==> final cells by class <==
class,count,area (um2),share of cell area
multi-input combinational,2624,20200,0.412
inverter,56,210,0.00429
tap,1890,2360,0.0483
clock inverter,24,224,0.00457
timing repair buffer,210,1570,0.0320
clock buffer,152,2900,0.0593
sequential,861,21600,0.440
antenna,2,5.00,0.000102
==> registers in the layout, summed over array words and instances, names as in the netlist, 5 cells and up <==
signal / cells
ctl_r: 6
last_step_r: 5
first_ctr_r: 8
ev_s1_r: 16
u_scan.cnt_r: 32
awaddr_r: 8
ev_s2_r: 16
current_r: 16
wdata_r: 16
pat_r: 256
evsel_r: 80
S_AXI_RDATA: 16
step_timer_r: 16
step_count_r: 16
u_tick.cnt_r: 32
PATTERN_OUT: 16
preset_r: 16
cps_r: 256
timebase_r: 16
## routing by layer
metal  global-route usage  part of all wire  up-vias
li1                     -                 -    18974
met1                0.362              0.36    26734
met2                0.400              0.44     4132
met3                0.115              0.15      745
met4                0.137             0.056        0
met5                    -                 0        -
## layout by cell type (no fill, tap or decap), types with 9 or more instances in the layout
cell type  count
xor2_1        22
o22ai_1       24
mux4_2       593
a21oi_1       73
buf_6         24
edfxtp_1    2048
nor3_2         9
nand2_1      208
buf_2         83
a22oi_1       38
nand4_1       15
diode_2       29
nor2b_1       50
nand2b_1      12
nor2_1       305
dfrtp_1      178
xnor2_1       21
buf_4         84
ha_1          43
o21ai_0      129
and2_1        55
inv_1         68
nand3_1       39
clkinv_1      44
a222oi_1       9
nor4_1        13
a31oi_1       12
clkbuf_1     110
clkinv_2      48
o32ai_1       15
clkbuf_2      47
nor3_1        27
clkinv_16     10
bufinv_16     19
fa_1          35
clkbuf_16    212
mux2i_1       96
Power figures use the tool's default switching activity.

:::

_PROBLEM TO WORK ON_: Scan the entries and show every line in which the word "layout" is found.

_THE COMPLETED TASK_:
==> registers in the layout, summed over array words and instances, names as in the netlist, 5 cells and up <==
## layout by cell type (no fill, tap or decap), types with 9 or more instances in the layout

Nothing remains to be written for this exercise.